Wikidata is the new, large-scale knowledge base of the Wikimedia Foundation which can be edited by anyone. Its knowledge is increasingly used within Wikipedia as well as in all kinds of information systems, which imposes high demands on its integrity. Nevertheless, Wikidata frequently gets vandalized, exposing all its users to the risk of spreading vandalized and falsified information.
Given a Wikidata revision, compute a vandalism score denoting the likelihood of this revision being vandalism (or similarly damaging).
The three best-performing approaches submitted by eligible participants as per the performance measures used for this task will receive the following awards, kindly sponsored by Adobe Systems, Inc.:
Furthermore, Wikimedia Germany supports the transfer of the scientific insights gained in this task by inviting the eligible participants who submitted the best-performing approaches to visit them for a couple of days in order to work together on planning a potential integration of the approach into Wikidata.
The goal of the vandalism detection task is to detect vandalism nearly in real time as soon as it happens. Hence, the following rules apply:
To develop your software, we provide you with a training corpus that consists of Wikidata revisions and whether they are considered vandalism.
The Wikidata Vandalism Corpus 2016 contains revisions of the knowledge base Wikidata. The corpus comprises manual revisions only, while all revisions by official bots were filtered out.
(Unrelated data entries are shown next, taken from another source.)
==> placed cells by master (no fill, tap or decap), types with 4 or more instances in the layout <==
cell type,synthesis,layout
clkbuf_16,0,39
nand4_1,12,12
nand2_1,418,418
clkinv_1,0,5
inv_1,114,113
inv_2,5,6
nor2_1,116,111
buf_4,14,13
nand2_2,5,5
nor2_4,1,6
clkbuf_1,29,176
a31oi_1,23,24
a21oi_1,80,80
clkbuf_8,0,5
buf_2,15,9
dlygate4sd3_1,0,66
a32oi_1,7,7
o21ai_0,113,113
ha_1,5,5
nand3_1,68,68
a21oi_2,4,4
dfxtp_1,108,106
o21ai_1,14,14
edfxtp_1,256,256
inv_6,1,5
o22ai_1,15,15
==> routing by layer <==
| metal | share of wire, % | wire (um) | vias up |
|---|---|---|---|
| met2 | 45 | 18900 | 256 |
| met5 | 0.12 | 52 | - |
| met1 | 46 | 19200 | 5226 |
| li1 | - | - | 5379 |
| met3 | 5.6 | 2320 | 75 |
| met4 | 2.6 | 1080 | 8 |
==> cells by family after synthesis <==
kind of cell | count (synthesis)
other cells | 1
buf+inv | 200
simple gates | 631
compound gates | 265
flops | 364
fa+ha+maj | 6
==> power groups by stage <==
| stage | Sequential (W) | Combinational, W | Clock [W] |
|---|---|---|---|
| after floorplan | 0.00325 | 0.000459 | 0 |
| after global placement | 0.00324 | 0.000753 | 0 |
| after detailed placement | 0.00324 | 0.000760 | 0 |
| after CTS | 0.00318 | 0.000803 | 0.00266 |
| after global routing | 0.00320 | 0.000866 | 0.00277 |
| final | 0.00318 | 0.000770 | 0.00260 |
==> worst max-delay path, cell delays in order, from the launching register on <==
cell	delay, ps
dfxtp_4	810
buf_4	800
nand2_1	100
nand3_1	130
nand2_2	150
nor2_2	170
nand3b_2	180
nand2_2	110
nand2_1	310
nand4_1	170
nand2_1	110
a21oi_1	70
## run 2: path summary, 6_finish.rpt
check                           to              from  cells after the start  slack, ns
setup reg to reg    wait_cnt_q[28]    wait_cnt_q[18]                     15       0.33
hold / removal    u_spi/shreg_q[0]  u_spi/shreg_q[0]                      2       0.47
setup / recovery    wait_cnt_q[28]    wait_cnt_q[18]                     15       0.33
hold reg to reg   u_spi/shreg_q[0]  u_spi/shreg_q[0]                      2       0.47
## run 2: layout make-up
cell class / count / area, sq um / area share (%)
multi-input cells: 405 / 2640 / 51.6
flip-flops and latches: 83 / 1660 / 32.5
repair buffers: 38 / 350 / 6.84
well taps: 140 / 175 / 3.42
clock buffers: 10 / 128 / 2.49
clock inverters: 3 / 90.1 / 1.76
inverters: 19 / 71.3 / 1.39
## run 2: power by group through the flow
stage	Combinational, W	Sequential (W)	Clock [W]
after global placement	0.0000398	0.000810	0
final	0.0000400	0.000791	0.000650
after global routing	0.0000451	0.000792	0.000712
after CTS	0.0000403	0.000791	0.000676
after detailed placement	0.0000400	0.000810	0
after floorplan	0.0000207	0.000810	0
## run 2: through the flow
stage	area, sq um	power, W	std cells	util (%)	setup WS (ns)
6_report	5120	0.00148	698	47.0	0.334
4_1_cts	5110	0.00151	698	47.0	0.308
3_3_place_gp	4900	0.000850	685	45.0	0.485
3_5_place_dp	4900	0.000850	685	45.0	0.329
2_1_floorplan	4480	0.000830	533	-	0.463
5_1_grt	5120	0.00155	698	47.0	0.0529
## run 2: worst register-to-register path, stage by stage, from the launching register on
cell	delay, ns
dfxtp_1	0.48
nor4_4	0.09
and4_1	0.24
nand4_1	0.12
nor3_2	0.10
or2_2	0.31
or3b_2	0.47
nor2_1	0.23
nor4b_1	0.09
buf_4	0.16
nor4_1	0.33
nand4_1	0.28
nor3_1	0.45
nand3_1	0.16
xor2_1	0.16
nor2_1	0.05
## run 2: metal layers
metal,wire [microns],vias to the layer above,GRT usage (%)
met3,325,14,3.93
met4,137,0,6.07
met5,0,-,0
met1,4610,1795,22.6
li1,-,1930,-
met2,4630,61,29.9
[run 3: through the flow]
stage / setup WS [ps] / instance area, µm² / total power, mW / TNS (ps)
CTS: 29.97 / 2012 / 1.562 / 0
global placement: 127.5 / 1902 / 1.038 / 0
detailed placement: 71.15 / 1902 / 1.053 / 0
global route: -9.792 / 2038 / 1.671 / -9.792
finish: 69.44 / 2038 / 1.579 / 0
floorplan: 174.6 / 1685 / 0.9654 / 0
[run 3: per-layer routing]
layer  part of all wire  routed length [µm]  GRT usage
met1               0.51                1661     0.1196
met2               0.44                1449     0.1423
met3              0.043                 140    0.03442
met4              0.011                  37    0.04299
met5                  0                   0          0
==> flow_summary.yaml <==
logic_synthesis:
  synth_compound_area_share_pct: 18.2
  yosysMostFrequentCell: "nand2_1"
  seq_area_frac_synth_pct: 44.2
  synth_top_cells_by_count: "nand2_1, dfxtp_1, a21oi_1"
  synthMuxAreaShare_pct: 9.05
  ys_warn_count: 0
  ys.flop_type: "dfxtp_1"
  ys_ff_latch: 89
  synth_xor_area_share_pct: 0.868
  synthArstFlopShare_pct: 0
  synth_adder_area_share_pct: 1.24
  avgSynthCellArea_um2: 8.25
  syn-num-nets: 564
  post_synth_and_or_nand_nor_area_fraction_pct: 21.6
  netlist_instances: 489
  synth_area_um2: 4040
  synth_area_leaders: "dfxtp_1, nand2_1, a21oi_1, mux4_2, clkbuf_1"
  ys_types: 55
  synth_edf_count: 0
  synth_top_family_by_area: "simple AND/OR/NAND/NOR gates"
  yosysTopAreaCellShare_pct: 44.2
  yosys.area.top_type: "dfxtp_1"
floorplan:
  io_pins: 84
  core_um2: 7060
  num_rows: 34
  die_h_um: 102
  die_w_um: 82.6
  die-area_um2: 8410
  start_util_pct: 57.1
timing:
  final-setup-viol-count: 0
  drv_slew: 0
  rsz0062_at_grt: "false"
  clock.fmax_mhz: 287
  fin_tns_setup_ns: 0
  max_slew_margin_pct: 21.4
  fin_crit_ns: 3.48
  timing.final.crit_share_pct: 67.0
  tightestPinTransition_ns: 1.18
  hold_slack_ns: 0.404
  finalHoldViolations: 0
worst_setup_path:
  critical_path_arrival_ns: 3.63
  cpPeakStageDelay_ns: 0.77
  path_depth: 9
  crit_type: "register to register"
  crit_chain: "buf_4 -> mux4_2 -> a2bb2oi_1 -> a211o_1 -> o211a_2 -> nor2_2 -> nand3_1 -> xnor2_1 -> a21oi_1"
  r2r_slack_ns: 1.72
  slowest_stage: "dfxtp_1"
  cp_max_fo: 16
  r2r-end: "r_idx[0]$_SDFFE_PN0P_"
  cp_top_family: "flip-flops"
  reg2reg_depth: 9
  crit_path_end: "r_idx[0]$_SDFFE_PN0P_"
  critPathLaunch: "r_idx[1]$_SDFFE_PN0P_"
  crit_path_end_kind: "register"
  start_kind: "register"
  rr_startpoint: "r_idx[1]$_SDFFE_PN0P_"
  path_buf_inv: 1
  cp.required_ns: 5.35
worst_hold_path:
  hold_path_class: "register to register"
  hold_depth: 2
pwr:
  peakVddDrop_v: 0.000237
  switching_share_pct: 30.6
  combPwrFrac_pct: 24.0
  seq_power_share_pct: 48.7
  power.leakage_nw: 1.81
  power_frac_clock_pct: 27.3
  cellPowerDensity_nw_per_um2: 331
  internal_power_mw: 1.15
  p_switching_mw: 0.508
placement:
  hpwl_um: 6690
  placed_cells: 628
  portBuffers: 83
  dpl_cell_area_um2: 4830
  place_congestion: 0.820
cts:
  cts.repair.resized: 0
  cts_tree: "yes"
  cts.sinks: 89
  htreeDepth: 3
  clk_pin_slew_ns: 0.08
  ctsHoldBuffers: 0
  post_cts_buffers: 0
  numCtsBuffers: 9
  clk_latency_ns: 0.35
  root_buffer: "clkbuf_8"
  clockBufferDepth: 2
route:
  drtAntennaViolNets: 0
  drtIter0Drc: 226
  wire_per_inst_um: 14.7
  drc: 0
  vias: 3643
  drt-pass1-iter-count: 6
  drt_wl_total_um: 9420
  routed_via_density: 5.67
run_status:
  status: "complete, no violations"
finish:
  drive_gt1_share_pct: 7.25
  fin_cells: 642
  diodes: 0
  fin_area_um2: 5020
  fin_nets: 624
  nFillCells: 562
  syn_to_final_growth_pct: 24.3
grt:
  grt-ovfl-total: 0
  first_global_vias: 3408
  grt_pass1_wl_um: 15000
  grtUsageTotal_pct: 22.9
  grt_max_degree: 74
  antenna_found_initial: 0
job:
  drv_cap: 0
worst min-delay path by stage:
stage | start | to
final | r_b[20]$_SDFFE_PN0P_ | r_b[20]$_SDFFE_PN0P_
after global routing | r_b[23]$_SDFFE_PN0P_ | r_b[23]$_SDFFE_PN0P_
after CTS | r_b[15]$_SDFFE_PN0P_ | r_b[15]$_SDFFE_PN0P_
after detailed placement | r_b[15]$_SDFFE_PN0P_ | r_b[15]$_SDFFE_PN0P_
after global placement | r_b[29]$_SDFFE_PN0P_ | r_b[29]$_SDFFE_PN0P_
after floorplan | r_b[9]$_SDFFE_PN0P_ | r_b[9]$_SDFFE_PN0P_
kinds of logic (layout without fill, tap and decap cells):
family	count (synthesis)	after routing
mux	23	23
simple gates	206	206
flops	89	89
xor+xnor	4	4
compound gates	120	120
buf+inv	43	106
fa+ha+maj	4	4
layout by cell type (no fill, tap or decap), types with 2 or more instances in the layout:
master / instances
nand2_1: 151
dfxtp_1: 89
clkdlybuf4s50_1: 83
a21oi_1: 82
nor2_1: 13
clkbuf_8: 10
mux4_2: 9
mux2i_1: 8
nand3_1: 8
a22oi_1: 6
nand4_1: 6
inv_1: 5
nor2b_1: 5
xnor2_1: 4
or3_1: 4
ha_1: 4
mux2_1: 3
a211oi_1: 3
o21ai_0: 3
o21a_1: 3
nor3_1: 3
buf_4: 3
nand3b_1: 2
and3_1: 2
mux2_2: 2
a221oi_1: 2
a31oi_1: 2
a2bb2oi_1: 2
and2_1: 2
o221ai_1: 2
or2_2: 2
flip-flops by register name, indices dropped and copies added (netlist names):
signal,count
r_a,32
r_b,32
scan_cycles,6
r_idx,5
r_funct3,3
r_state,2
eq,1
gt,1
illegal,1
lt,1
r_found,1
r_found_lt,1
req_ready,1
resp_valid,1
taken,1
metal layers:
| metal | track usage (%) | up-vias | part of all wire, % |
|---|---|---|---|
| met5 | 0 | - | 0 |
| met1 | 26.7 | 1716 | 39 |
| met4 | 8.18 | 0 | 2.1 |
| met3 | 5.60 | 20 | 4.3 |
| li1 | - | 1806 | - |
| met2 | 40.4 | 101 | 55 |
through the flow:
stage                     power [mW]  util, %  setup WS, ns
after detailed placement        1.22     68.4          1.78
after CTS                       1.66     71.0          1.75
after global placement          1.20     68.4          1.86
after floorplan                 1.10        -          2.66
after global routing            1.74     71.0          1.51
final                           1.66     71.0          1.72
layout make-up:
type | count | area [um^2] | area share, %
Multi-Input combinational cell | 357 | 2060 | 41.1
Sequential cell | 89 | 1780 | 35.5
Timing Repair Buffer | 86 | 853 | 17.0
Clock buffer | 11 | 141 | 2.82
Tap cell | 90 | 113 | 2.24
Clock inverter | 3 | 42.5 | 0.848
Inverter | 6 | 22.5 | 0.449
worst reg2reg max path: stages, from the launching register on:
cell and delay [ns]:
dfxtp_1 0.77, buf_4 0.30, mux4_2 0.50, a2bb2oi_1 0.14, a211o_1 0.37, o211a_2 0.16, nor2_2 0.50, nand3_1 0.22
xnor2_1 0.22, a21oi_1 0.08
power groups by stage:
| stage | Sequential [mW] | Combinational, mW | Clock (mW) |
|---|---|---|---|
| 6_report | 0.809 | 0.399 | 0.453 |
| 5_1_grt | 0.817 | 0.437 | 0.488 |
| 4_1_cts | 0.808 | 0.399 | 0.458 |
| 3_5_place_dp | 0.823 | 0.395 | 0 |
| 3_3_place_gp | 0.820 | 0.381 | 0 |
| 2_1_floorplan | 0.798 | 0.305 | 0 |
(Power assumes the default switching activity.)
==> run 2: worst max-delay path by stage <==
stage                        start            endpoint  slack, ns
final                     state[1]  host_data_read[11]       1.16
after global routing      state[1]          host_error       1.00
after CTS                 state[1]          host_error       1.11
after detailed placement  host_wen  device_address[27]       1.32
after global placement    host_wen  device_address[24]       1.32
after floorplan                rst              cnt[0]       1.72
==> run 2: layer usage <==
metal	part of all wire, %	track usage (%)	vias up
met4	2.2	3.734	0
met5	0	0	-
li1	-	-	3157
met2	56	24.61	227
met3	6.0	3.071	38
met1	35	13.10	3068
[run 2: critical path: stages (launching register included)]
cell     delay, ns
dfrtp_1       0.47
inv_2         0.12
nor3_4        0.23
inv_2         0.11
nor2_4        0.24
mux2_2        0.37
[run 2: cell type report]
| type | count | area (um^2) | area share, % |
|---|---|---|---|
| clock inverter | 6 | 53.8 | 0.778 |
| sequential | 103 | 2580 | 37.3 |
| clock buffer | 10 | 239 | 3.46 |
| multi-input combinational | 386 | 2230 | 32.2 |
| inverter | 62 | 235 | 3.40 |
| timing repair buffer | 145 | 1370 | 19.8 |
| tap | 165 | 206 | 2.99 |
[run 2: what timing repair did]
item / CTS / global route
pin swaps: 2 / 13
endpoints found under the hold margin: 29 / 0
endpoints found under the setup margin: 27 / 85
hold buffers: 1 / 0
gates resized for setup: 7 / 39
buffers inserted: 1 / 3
For each revision, we provide the information whether it is considered vandalism (ROLLBACK_REVERTED) or not. Unlike the Wikidata dumps, revisions are ordered chronologically by REVISION_ID (i.e., in the order they arrived at Wikidata). For training, we provide data until February 29, 2016. The evaluation will be conducted on later data.
The provided training data consists of 23 files in total. You can check their validty via their md5 checksums.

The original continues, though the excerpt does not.